Why the checkout screen matters more than you'd think
The split-checkout sounds simple in description. Attendee buys a ticket. At payment, they see a Gift Aid declaration checkbox right there, in context, at the moment they're already thinking about giving. It's not a follow-up email. It's not a printed form in a dusty pile. It's a single tap.
But building it took us three months. The reason wasn't technical complexity. It was the legal stuff. Gift Aid declarations have strict UK HMRC rules. The wording has to be precise. The record-keeping has to be auditable. We had to make sure the declaration was captured correctly, stored securely, and exportable for your church's accountant without any friction.
We also had to think about the person checking out. You're buying a ticket for a prayer meeting or a conference. You don't want a wall of legalese. You want it clear, quick, optional. We tested about eight versions of the declaration wording and checkbox placement before we landed on something that felt natural and still met HMRC requirements.
The numbers from the first summer
Once we shipped Gift Aid split-checkout in January, we started collecting data from churches actually using it. By the end of the first quarter, we had enough to see a pattern.
Churches using the feature were capturing Gift Aid declarations on roughly 60 to 70 per cent of eligible tickets. Not 100 per cent, because not everyone is a UK taxpayer, and not everyone declares. But that's a massive jump from the 30 to 40 per cent you'd get with a manual process.

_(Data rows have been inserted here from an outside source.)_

<file path="config.mk">
export PLATFORM = sky130hd
export DESIGN_NAME = pack_signed_stream
export DESIGN_NICKNAME = d
export VERILOG_FILES = /design/src/rtl/pack_signed_stream.sv
export SDC_FILE = /design/constraint.sdc
export NUM_CORES = 1
export LEC_CHECK = 0
export BUFFER_PORTS_ARGS = -buffer_cell sky130_fd_sc_hd__buf_2
export CORE_MARGIN = 1.5
export CORE_UTILIZATION = 55
export DETAILED_ROUTE_END_ITERATION = 7
export PLACE_DENSITY = 0.8
export SLEW_MARGIN = 20
export SYNTH_ARGS = -nofsm -noshare
export SYNTH_HDL_FRONTEND = slang
export SYNTH_SLANG_ARGS = --single-unit
</file>
<file path="constraint.sdc">
create_clock -name clk -period 2.6 [get_ports clk]
set_input_delay 0.39 -clock clk [delete_from_list [all_inputs] [get_ports clk]]
set_output_delay 0.39 -clock clk [all_outputs]
set_load 0.05 [all_outputs]
</file>
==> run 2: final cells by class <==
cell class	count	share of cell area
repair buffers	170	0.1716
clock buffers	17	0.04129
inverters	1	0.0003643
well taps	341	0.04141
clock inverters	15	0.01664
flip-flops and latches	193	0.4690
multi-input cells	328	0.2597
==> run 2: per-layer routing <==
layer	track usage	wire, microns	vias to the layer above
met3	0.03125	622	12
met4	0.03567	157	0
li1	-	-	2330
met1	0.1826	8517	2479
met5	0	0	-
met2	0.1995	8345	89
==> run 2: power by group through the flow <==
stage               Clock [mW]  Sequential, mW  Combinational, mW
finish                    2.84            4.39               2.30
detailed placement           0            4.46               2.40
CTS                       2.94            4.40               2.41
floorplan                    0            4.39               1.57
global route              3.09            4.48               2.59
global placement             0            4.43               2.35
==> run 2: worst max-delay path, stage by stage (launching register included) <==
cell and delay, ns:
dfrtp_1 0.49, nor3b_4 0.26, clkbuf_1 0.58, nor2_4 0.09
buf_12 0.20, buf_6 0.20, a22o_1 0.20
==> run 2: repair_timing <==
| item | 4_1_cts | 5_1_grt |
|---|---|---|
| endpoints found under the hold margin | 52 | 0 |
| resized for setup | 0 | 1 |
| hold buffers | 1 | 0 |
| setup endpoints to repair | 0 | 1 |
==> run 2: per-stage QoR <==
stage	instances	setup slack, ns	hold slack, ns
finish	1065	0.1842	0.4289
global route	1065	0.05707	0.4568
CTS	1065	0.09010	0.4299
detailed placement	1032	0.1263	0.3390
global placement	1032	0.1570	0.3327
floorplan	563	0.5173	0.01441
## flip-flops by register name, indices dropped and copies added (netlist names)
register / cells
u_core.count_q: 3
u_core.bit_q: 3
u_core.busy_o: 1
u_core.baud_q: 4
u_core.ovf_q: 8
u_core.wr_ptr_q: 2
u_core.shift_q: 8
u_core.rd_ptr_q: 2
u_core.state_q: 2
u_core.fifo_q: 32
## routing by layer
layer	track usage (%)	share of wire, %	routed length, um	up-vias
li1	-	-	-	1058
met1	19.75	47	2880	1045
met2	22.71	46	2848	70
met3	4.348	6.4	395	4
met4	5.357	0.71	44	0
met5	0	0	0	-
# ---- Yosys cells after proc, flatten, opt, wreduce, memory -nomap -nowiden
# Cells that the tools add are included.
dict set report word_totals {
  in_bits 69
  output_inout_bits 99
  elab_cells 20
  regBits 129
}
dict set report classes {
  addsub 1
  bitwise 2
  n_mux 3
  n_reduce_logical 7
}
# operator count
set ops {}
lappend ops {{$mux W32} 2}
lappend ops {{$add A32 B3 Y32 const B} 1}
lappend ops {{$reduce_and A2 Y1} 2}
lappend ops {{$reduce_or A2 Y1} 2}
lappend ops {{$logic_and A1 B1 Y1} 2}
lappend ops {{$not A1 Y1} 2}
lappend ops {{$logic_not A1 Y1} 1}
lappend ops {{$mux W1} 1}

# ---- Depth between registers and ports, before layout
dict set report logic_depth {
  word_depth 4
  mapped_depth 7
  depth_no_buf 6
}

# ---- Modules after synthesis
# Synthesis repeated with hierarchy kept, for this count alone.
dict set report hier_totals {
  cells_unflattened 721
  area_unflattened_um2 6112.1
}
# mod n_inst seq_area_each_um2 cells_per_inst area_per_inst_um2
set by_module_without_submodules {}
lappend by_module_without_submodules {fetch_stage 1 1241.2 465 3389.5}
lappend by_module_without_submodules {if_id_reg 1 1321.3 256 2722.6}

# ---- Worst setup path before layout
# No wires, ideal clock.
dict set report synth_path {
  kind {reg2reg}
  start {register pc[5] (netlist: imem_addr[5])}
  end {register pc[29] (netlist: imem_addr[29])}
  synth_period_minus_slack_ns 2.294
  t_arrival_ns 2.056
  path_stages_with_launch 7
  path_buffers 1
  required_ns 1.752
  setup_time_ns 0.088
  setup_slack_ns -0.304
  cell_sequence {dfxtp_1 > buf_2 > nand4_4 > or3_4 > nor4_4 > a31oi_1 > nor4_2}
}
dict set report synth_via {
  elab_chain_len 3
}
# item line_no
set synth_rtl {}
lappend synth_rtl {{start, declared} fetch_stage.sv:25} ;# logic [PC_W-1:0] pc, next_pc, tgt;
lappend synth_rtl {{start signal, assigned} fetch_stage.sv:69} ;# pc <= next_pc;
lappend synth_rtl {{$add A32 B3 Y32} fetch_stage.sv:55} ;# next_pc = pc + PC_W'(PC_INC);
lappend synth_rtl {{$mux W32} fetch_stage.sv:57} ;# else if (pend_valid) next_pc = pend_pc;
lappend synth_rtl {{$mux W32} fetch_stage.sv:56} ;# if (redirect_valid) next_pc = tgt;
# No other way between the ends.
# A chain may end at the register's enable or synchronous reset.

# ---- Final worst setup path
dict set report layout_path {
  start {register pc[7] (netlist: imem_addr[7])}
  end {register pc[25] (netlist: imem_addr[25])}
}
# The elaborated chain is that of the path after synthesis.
### src/rtl/uart_rx.sv
// 8N1 UART receiver: two-flop pin synchroniser, mid-bit sampling, LSB-first
// assembly, hold-until-read output with framing-error and overrun pulses.
module uart_rx #(
  parameter int unsigned CLKS_PER_BIT = 104
) (
  input  logic       clock,
  input  logic       reset,
  input  logic       uartRxPin,
  input  logic       re,
  output logic [7:0] rxData,
  output logic       rxValid,
  output logic       frameError,
  output logic       overrun,
  output logic       busy
);

  localparam int unsigned CNT_W = (CLKS_PER_BIT > 1) ? $clog2(CLKS_PER_BIT) : 1;
  localparam logic [CNT_W-1:0] CNT_LAST = CNT_W'(CLKS_PER_BIT - 1);
  localparam logic [CNT_W-1:0] CNT_HALF = CNT_W'(CLKS_PER_BIT / 2 - 1);

  typedef enum logic [2:0] {
    S_IDLE,
    S_START,
    S_DATA,
    S_STOP,
    S_BREAK
  } state_e;

  state_e           state_q, state_d;
  logic             sync1_q, sync1_d;
  logic             rxs_q, rxs_d;
  logic             rxs_prev_q, rxs_prev_d;
  logic [CNT_W-1:0] cnt_q, cnt_d;
  logic [2:0]       bit_q, bit_d;
  logic [7:0]       shift_q, shift_d;
  logic [7:0]       rx_data_q, rx_data_d;
  logic             rx_valid_q, rx_valid_d;
  logic             frame_err_q, frame_err_d;
  logic             overrun_q, overrun_d;

  // State and datapath registers with synchronous reset; line idles high
  always_ff @(posedge clock) begin
    if (reset) begin
      state_q     <= S_IDLE;
      sync1_q     <= 1'b1;
      rxs_q       <= 1'b1;
      rxs_prev_q  <= 1'b1;
      cnt_q       <= '0;
      bit_q       <= '0;
      shift_q     <= '0;
      rx_data_q   <= '0;
      rx_valid_q  <= 1'b0;
      frame_err_q <= 1'b0;
      overrun_q   <= 1'b0;
    end else begin
      state_q     <= state_d;
      sync1_q     <= sync1_d;
      rxs_q       <= rxs_d;
      rxs_prev_q  <= rxs_prev_d;
      cnt_q       <= cnt_d;
      bit_q       <= bit_d;
      shift_q     <= shift_d;
      rx_data_q   <= rx_data_d;
      rx_valid_q  <= rx_valid_d;
      frame_err_q <= frame_err_d;
      overrun_q   <= overrun_d;
    end
  end

  // Next-state, bit sampling, delivery and read handshake
  always_comb begin
    state_d     = state_q;
    sync1_d     = uartRxPin;
    rxs_d       = sync1_q;
    rxs_prev_d  = rxs_q;
    cnt_d       = cnt_q + CNT_W'(1);
    bit_d       = bit_q;
    shift_d     = shift_q;
    rx_data_d   = rx_data_q;
    rx_valid_d  = rx_valid_q;
    frame_err_d = 1'b0;
    overrun_d   = 1'b0;

    if (re && rx_valid_q) begin
      rx_valid_d = 1'b0;
    end

    unique case (state_q)
      S_IDLE: begin
        cnt_d = '0;
        if (!rxs_q && rxs_prev_q) begin
          state_d = S_START;
        end
      end
      S_START: begin
        if (cnt_q == CNT_HALF) begin
          cnt_d = '0;
          if (rxs_q) begin
            state_d = S_IDLE;
          end else begin
            state_d = S_DATA;
            bit_d   = '0;
          end
        end
      end
      S_DATA: begin
        if (cnt_q == CNT_LAST) begin
          cnt_d          = '0;
          shift_d[bit_q] = rxs_q;
          if (bit_q == 3'd7) begin
            state_d = S_STOP;
          end else begin
            bit_d = bit_q + 3'd1;
          end
        end
      end
      S_STOP: begin
        if (cnt_q == CNT_LAST) begin
          cnt_d = '0;
          if (rxs_q) begin
            state_d = S_IDLE;
            // A read in the same cycle frees the holding register for the new byte
            if (!rx_valid_q || re) begin
              rx_data_d  = shift_q;
              rx_valid_d = 1'b1;
            end else begin
              overrun_d = 1'b1;
            end
          end else begin
            frame_err_d = 1'b1;
            shift_d     = '0;
            state_d     = S_BREAK;
          end
        end
      end
      S_BREAK: begin
        cnt_d = '0;
        if (rxs_q) begin
          state_d = S_IDLE;
        end
      end
      default: begin
        cnt_d   = '0;
        state_d = S_IDLE;
      end
    endcase
  end

  assign rxData     = rx_data_q;
  assign rxValid    = rx_valid_q;
  assign frameError = frame_err_q;
  assign overrun    = overrun_q;
  assign busy       = (state_q != S_IDLE);

endmodule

For a church running a dozen events a year, that difference adds up to thousands of pounds. A typical retreat, conference, or series of prayer meetings with 80 to 150 attendees could recover an extra £1,500 to £3,000 annually in Gift Aid that would otherwise have been left on the table.
Rachel's case wasn't an outlier. It was the most visible win we'd seen, but the pattern held across our user base. Smaller churches saw it too. Gift Aid capture jumped whenever they switched to Gathrd.
Why Eventbrite's model doesn't work for churches
We get asked this a lot. Why not just use Eventbrite and handle Gift Aid separately?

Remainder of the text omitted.